Single by Cold War Kids

from the album Robbers & Cowards
- B-side: "Every Valley Is Not a Lake"
- Released: January 29, 2007; July 9, 2007 (re-release);
- Recorded: 2006
- Studio: Tackyland (Long Beach, California)
- Genre: Indie rock; blues rock;
- Length: 3:38
- Label: Downtown; V2;
- Songwriter: Cold War Kids
- Producers: Matt Wignall; Cold War Kids;

Cold War Kids singles chronology
| "We Used to Vacation" (2006) | "Hang Me Up to Dry" (2007) | "Hospital Beds" (2007) |

Music video
- "Hang Me Up to Dry" on YouTube

= Hang Me Up to Dry =

"Hang Me Up to Dry" is a song by American indie rock band Cold War Kids. Written and co-produced by all four band members and Matt Wignall, it originally came from their third EP Up in Rags (2006) and is the second track off their debut album Robbers & Cowards (2006). Lyrically, the song tells a story of a 'one-sided relationship' and uses the action of hanging wet clothes on a clothesline as a metaphor for the relationship.

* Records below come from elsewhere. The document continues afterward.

This is an optimization exercise on Yosys and OpenROAD, whose aim is small area and a short achievable clock period, not a production implementation. The RTL was checked by simulation tests, not by an equivalence proof against the original design. Power and IR drop assume default switching activity.

==> 11-11 <==
## conv_out_ctrl
module conv_out_ctrl (
  input  logic                clk,
  input  logic                rst,
  input  logic [conv_pkg::M_BITS-1:0] in_data,
  input  logic [2*conv_pkg::O_BITS-1:0] in_user,
  input  logic                in_last,
  input  logic                in_valid,
  output logic                in_ready,
  output logic [conv_pkg::M_BITS-1:0] out_data,
  output logic                out_last,
  output logic                out_valid,
  input  logic                out_ready,
  output logic                err_range,
  output logic                err_miss
);
  localparam int N = conv_pkg::O_DIM;
  logic            drain_q;       
  logic            fill_q;        
  logic [N-1:0]    rrow_q;        
  logic [N/2-1:0][N-1:0] rcsel_q; 
  logic [N-1:0]    rcol;          
  logic [N-1:0]    rrow_adv, rcol_adv;
  logic [N/2-1:0][N-1:0] rcsel_adv;
  logic            restart;
  logic            last_q;        
  logic            shown_valid_q; 
  conv_pkg::word_t dout_q;        
  conv_pkg::word_t dout_h_q;      
  ...
==> module out_frame_buf, before the edit <==
module out_frame_buf (
  input  logic  clk,
  input  logic  clr,
  input  logic [conv_pkg::O_DIM-1:0]  wrow,
  input  logic [conv_pkg::O_DIM-1:0]  wcol,
  input  conv_pkg::word_t wdata,
  input  logic [conv_pkg::O_DIM-1:0]  rrow,
  input  logic [conv_pkg::O_DIM/2-1:0][conv_pkg::O_DIM-1:0] rcsel,
  output conv_pkg::word_t rdata,
  output logic  rvalid
);
  localparam int N = conv_pkg::O_DIM;
  conv_pkg::word_t             mem [0:conv_pkg::O_SIZE-1];
  logic [conv_pkg::O_SIZE-1:0] written;
  logic [conv_pkg::O_SIZE-1:0] we;
  always_comb begin
    for (int r = 0; r < N; r++)
      for (int c = 0; c < N; c++)
        we[r*N+c] = wrow[r] && wcol[c];
  end
  always_ff @(posedge clk) begin
    for (int s = 0; s < conv_pkg::O_SIZE; s++)
      if (we[s]) mem[s] <= wdata;
  end
  always_ff @(posedge clk) begin
    if (clr) written <= '0;
    else     written <= written | we;
  end
  conv_pkg::word_t row_data [0:N-1];
  logic [N-1:0]    row_valid;
  always_comb begin
    for (int r = 0; r < N; r++) begin
      row_data[r]  = '0;
      row_valid[r] = 1'b0;
      for (int c = 0; c < N; c++) begin
        row_data[r]  = row_data[r]  | (mem[r*N+c] & {conv_pkg::M_BITS{rcsel[r/2][c]}});
        row_valid[r] = row_valid[r] | (written[r*N+c] & rcsel[r/2][c]);
      end
    end
    rdata  = '0;
    rvalid = 1'b0;
    for (int r = 0; r < N; r++) begin
      rdata  = rdata  | (row_data[r] & {conv_pkg::M_BITS{rrow[r]}});
      rvalid = rvalid | (row_valid[r] & rrow[r]);
    end
  end
endmodule
==> module conv_out_ctrl, before the edit <==
module conv_out_ctrl (
  input  logic                clk,
  input  logic                rst,
  input  logic [conv_pkg::M_BITS-1:0] in_data,
  input  logic [2*conv_pkg::O_BITS-1:0] in_user,
  input  logic                in_last,
  input  logic                in_valid,
  output logic                in_ready,
  output logic [conv_pkg::M_BITS-1:0] out_data,
  output logic                out_last,
  output logic                out_valid,
  input  logic                out_ready,
  output logic                err_range,
  output logic                err_miss
);
  localparam int N = conv_pkg::O_DIM;
  logic            drain_q;       
  logic            fill_q;        
  logic [N-1:0]    rrow_q;        
  logic [N/2-1:0][N-1:0] rcsel_q; 
  logic [N-1:0]    rcol;          
  logic [N-1:0]    rrow_adv, rcol_adv;
  logic [N/2-1:0][N-1:0] rcsel_adv;
  logic            restart;
  logic            last_q;        
  logic            shown_valid_q; 
  conv_pkg::word_t dout_q;        
  conv_pkg::word_t dout_h_q;      
  logic            last_h_q;      
  logic [N-1:0]    wrow_q, wcol_q;
  conv_pkg::word_t wdata_q;
  conv_pkg::coord_t row, col;
  logic [N-1:0]    wrow, wcol;
  logic            acc, in_range, in_hit0, pend_hit;
  conv_pkg::word_t rdata;
  logic            rvalid;
  logic            hs_out, done, advance;
  assign row = in_user[2*conv_pkg::O_BITS-1:conv_pkg::O_BITS];
  assign col = in_user[conv_pkg::O_BITS-1:0];
  assign acc = in_valid && !drain_q;
  always_comb begin
    for (int i = 0; i < N; i++) begin
      wrow[i] = acc && (row == conv_pkg::coord_t'(i));
      wcol[i] = (col == conv_pkg::coord_t'(i));
    end
  end
  assign in_range = (row < conv_pkg::coord_t'(N)) && (col < conv_pkg::coord_t'(N));
  assign in_hit0  = wrow[0] && wcol[0];
  assign pend_hit = wrow_q[0] && (drain_q ? wcol_q[1] : wcol_q[0]);
  assign hs_out  = drain_q && out_ready;
  assign done    = hs_out && last_q;
  assign advance = (acc && in_last) || hs_out;
  always_ff @(posedge clk) begin
    if (rst) begin
      wrow_q <= '0;
    end else begin
      wrow_q <= wrow;
    end
    wcol_q  <= wcol;
    wdata_q <= in_data;
  end
  out_frame_buf u_buf (
    .clk    (clk),
    .clr    (rst || done),
    .wrow   (wrow_q),
    .wcol   (wcol_q),
    .wdata  (wdata_q),
    .rrow   (rrow_q),
    .rcsel  (rcsel_q),
    .rdata  (rdata),
    .rvalid (rvalid)
  );
  always_comb begin
    rcol = '0;
    for (int g = 0; g < N/2; g++) rcol = rcol | rcsel_q[g];
    rcol_adv = {rcol[N-2:0], rcol[N-1]};
    rrow_adv = rcol[N-1] ? {rrow_q[N-2:0], rrow_q[N-1]} : rrow_q;
    for (int g = 0; g < N/2; g++)
      rcsel_adv[g] = rcol_adv & {N{rrow_adv[2*g] || rrow_adv[2*g+1]}};
  end
  assign restart = rst || done;
  always_ff @(posedge clk) begin
    if (restart) begin
      rrow_q  <= {{(N-1){1'b0}}, 1'b1};
      rcsel_q <= {{(N*N/2-1){1'b0}}, 1'b1};
    end else if (advance) begin
      rrow_q  <= rrow_adv;
      rcsel_q <= rcsel_adv;
    end
    if (restart) begin
      drain_q <= 1'b0;
      fill_q  <= 1'b1;
    end else if (acc && in_last) begin
      drain_q <= 1'b1;
      fill_q  <= 1'b0;
    end
  end
  logic            load;
  conv_pkg::word_t dout_n;
  logic            last_n;
  assign load   = !drain_q || out_ready;
  assign dout_n = in_hit0 ? in_data : pend_hit ? wdata_q : (rvalid ? rdata : '0);
  assign last_n = drain_q && rrow_q[N-1] && rcsel_q[N/2-1][N-1];
  always_ff @(posedge clk) begin
    if (load) begin
      dout_h_q      <= dout_n;
      last_h_q      <= last_n;
      shown_valid_q <= in_hit0 || pend_hit || rvalid;
    end
    if (rst) begin
      dout_q <= '0;
      last_q <= 1'b0;
    end else begin
      dout_q <= load ? dout_n : dout_h_q;
      last_q <= load ? last_n : last_h_q;
    end
  end
  assign in_ready  = fill_q;
  assign out_valid = drain_q;
  assign out_data  = dout_q;
  assign out_last  = last_q;
  always_ff @(posedge clk) begin
    if (rst) begin
      err_range <= 1'b0;
      err_miss  <= 1'b0;
    end else begin
      if (acc && !in_range)
        err_range <= 1'b1;
      if (hs_out && !shown_valid_q)
        err_miss <= 1'b1;
    end
  end
endmodule
export LEC_CHECK = 0
export CAP_MARGIN = 20
export CORE_MARGIN = 2
export CORE_UTILIZATION = 60
export CTS_CLUSTER_DIAMETER = 70
export CTS_CLUSTER_SIZE = 24
export SETUP_SLACK_MARGIN = 3.1
export SLEW_MARGIN = 60
create_clock -name core_clock -period 5.5 [get_ports {clk}]
standard.sh (not shown) runs the stock make flow with config.mk's settings and CLKGATE_MAP_FILE= SYNTH_SCRIPT=/design/flow/synth_recipe.tcl, a recipe that flattens the netlist after the stock synthesis.
==> flow/flow/run.sh <==
#!/bin/bash
# Standard ORFS layout, except that the port buffers start as buf_4
# (resizable within the buf footprint) instead of the default pick.
set -euo pipefail
bash standard.sh BUFFER_PORTS_ARGS="-buffer_cell sky130_fd_sc_hd__buf_4" finish > orfs_make.log 2>&1
==> 08-08 (differences from 11-11) <==
==> flow/design.v (replaced) <==
package conv_pkg;
  function automatic integer sq(input integer n);
    sq = n * n;
  endfunction
  function automatic integer nbits(input integer n);
    nbits = $clog2(n + 1);
  endfunction
  localparam int K_DIM  = 3;
  localparam int I_DIM  = 8;
  localparam int M_BITS = 16;
  localparam int O_DIM  = K_DIM + I_DIM - 1;
  localparam int O_SIZE = sq(O_DIM);
  localparam int O_BITS = nbits(O_DIM);
  localparam int A_BITS = nbits(O_SIZE);
  typedef enum logic [0:0] {FILL, DRAIN} out_state_t;
  typedef logic [A_BITS-1:0] addr_t;
  typedef logic [M_BITS-1:0] word_t;
  typedef logic [O_BITS-1:0] coord_t;
endpackage
module out_frame_buf (
  input  logic  clk,
  input  logic  clr,
  input  logic [conv_pkg::O_SIZE-1:0] we,
  input  conv_pkg::word_t wdata,
  input  logic [conv_pkg::O_DIM-1:0]  rrow,
  input  logic [conv_pkg::O_DIM-1:0]  rcol,
  output conv_pkg::word_t rdata,
  output logic  rvalid
);
  localparam int N = conv_pkg::O_DIM;
  conv_pkg::word_t             mem [0:conv_pkg::O_SIZE-1];
  logic [conv_pkg::O_SIZE-1:0] written;
  always_ff @(posedge clk) begin
    for (int s = 0; s < conv_pkg::O_SIZE; s++)
      if (we[s]) mem[s] <= wdata;
  end
  always_ff @(posedge clk) begin
    if (clr) written <= '0;
    else     written <= written | we;
  end
  conv_pkg::word_t row_data [0:N-1];
  logic [N-1:0]    row_valid;
  always_comb begin
    for (int r = 0; r < N; r++) begin
      row_data[r]  = '0;
      row_valid[r] = 1'b0;
      for (int c = 0; c < N; c++) begin
        row_data[r]  = row_data[r]  | (mem[r*N+c] & {conv_pkg::M_BITS{rcol[c]}});
        row_valid[r] = row_valid[r] | (written[r*N+c] & rcol[c]);
      end
    end
    rdata  = '0;
    rvalid = 1'b0;
    for (int r = 0; r < N; r++) begin
      rdata  = rdata  | (row_data[r] & {conv_pkg::M_BITS{rrow[r]}});
      rvalid = rvalid | (row_valid[r] & rrow[r]);
    end
  end
endmodule
module conv_out_ctrl (
  input  logic                clk,
  input  logic                rst,
  input  logic [conv_pkg::M_BITS-1:0] in_data,
  input  logic [2*conv_pkg::O_BITS-1:0] in_user,
  input  logic                in_last,
  input  logic                in_valid,
  output logic                in_ready,
  output logic [conv_pkg::M_BITS-1:0] out_data,
  output logic                out_last,
  output logic                out_valid,
  input  logic                out_ready,
  output logic                err_range,
  output logic                err_miss
);
  localparam int N = conv_pkg::O_DIM;
  logic            drain_q;       
  logic [N-1:0]    rrow_q;        
  logic [N-1:0]    rcol_q;        
  logic            last_q;        
  logic            shown_valid_q; 
  conv_pkg::word_t dout_q;        
  conv_pkg::coord_t row, col;
  logic [N-1:0]    wrow, wcol;
  logic            acc, in_range;
  logic [conv_pkg::O_SIZE-1:0] we;
  conv_pkg::word_t rdata;
  logic            rvalid;
  logic            hs_out, done, advance;
  assign row = in_user[2*conv_pkg::O_BITS-1:conv_pkg::O_BITS];
  assign col = in_user[conv_pkg::O_BITS-1:0];
  assign acc = in_valid && !drain_q;
  always_comb begin
    for (int i = 0; i < N; i++) begin
      wrow[i] = acc && (row == conv_pkg::coord_t'(i));
      wcol[i] = (col == conv_pkg::coord_t'(i));
    end
    for (int r = 0; r < N; r++)
      for (int c = 0; c < N; c++)
        we[r*N+c] = wrow[r] && wcol[c];
  end
  assign in_range = (row < conv_pkg::coord_t'(N)) && (col < conv_pkg::coord_t'(N));
  assign hs_out  = drain_q && out_ready;
  assign done    = hs_out && last_q;
  assign advance = (acc && in_last) || hs_out;
  out_frame_buf u_buf (
    .clk    (clk),
    .clr    (rst || done),
    .we     (we),
    .wdata  (in_data),
    .rrow   (rrow_q),
    .rcol   (rcol_q),
    .rdata  (rdata),
    .rvalid (rvalid)
  );
  always_ff @(posedge clk) begin
    if (rst || done) begin
      drain_q <= 1'b0;
      rrow_q  <= {{(N-1){1'b0}}, 1'b1};
      rcol_q  <= {{(N-1){1'b0}}, 1'b1};
    end else begin
      if (acc && in_last) drain_q <= 1'b1;
      if (advance) begin
        rcol_q <= {rcol_q[N-2:0], rcol_q[N-1]};
        if (rcol_q[N-1]) rrow_q <= {rrow_q[N-2:0], rrow_q[N-1]};
      end
    end
  end
  always_ff @(posedge clk) begin
    if (!drain_q || out_ready) begin
      dout_q        <= we[0] ? in_data : (rvalid ? rdata : '0);
      shown_valid_q <= we[0] || rvalid;
      last_q        <= drain_q && rrow_q[N-1] && rcol_q[N-1];
    end
  end
  assign in_ready  = !drain_q;
  assign out_valid = drain_q;
  assign out_data  = dout_q;
  assign out_last  = last_q;
  always_ff @(posedge clk) begin
    if (rst) begin
      err_range <= 1'b0;
      err_miss  <= 1'b0;
    end else begin
      if (acc && !in_range)
        err_range <= 1'b1;
      if (hs_out && !shown_valid_q)
        err_miss <= 1'b1;
    end
  end
endmodule
==> flow/run.sh (new file) <==
#!/bin/bash
# synth_recipe.tcl (not shown) runs the flow's synth.tcl, then flattens the netlist and writes it again
# the make line also repeats each setting of config.mk as NAME=value (left out here)
make -C /OpenROAD-flow-scripts/flow DESIGN_CONFIG=/design/flow/config.mk WORK_HOME=/design/flow/orfs CLKGATE_MAP_FILE= SYNTH_SCRIPT=/design/flow/synth_recipe.tcl finish
Settings changed: ABC_CLOCK_PERIOD_IN_PS set to 2500, CTS_CLUSTER_DIAMETER 70 to unset, CTS_CLUSTER_SIZE 24 to unset, SETUP_SLACK_MARGIN 3.1 to 2.5.
removed: flow/flow/run.sh
removed: flow/standard.sh
==> comparison table <==
Non-clock inverter instance count of the final layout: 11-11 1; 08-08 5
Switching fraction of total power: 11-11 0.2089; 08-08 0.2038
Maximum number of pins on one net before global-route repair: 11-11 105; 08-08 73
Synth-to-layout area growth: 11-11 11.03%; 08-08 15.46%
Reg-to-Reg Start: 11-11 rcsel_q[49]; 08-08 rcol_q[4]
EDFF count, synth: 11-11 1,601; 08-08 1,618
Number of cells on the critical path: 11-11 7; 08-08 10
Power consumed by sequential cells: 11-11 15.2 mW; 08-08 14.5 mW
Max IR drop VDD: 11-11 0.0002996 V; 08-08 0.0003124 V
Largest fanout on the critical path: 11-11 18; 08-08 21
Post-Place Setup Slack: 11-11 2.335 ns; 08-08 1.657 ns
Sum of met2 wire segment lengths after detailed routing: 11-11 91,390 um; 08-08 85,490 um
Total wire length after detailed routing: 11-11 201,700 um; 08-08 185,300 um
Post-DP HPWL: 11-11 123,300 um; 08-08 109,700 um
Run status: 11-11 finished clean; 08-08 finished clean
Number of violations reported at the end of detailed-routing iteration 0: 11-11 6,637; 08-08 5,695
Global-route track usage on met3: 11-11 0.07891; 08-08 0.06915
Clock buf count: 11-11 142; 08-08 248
Initial core utilization: 11-11 0.6069; 08-08 0.6050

It was released as a single on January 29, 2007 by Downtown and V2 Records, charting at number 57 in the UK and number 26 on the Billboard Alternative Songs chart. The song was re-released (using the same catalogue number and track listing) on July 9, 2007 but failed to break back into the charts. An accompanying music video for the song was directed by The Malloys and plays out like a trailer for an avant-garde film.

==Composition==
According to the digital sheet music published at Musicnotes.com by Sony/ATV Music Publishing, the song is set in 4/4 time with a tempo of 92 beats per minute. It is composed in the key of E minor with lead singer Nathan Willett's vocal range spanning from the low-note of E_{3} to the high-note of B_{4}.

==Music video==
Directed by The Malloys, the video is styled after an avant-garde film trailer. Shot in black-and-white, the video features fictitious reviewer quotes and film festival nominations. The video was uploaded on their record label's YouTube page on January 23, 2007.

==Live performances==
Cold War Kids made their U.S. television debut performing "Hang Me Up to Dry" on the Late Show with David Letterman on December 21, 2006. They performed the song again on Late Night with Conan O'Brien on April 10, 2007. They made their U.K. television debut performing "Hang Me Up to Dry" and "Tell Me in the Morning" on Later... with Jools Holland on May 18, 2007.

==Accolades==
The song ranked at number 46 on Rolling Stones list of the 100 Best Songs of 2006 and was voted number 8 in the Triple J Hottest 100, 2007, alongside "Hospital Beds" which was voted number 37.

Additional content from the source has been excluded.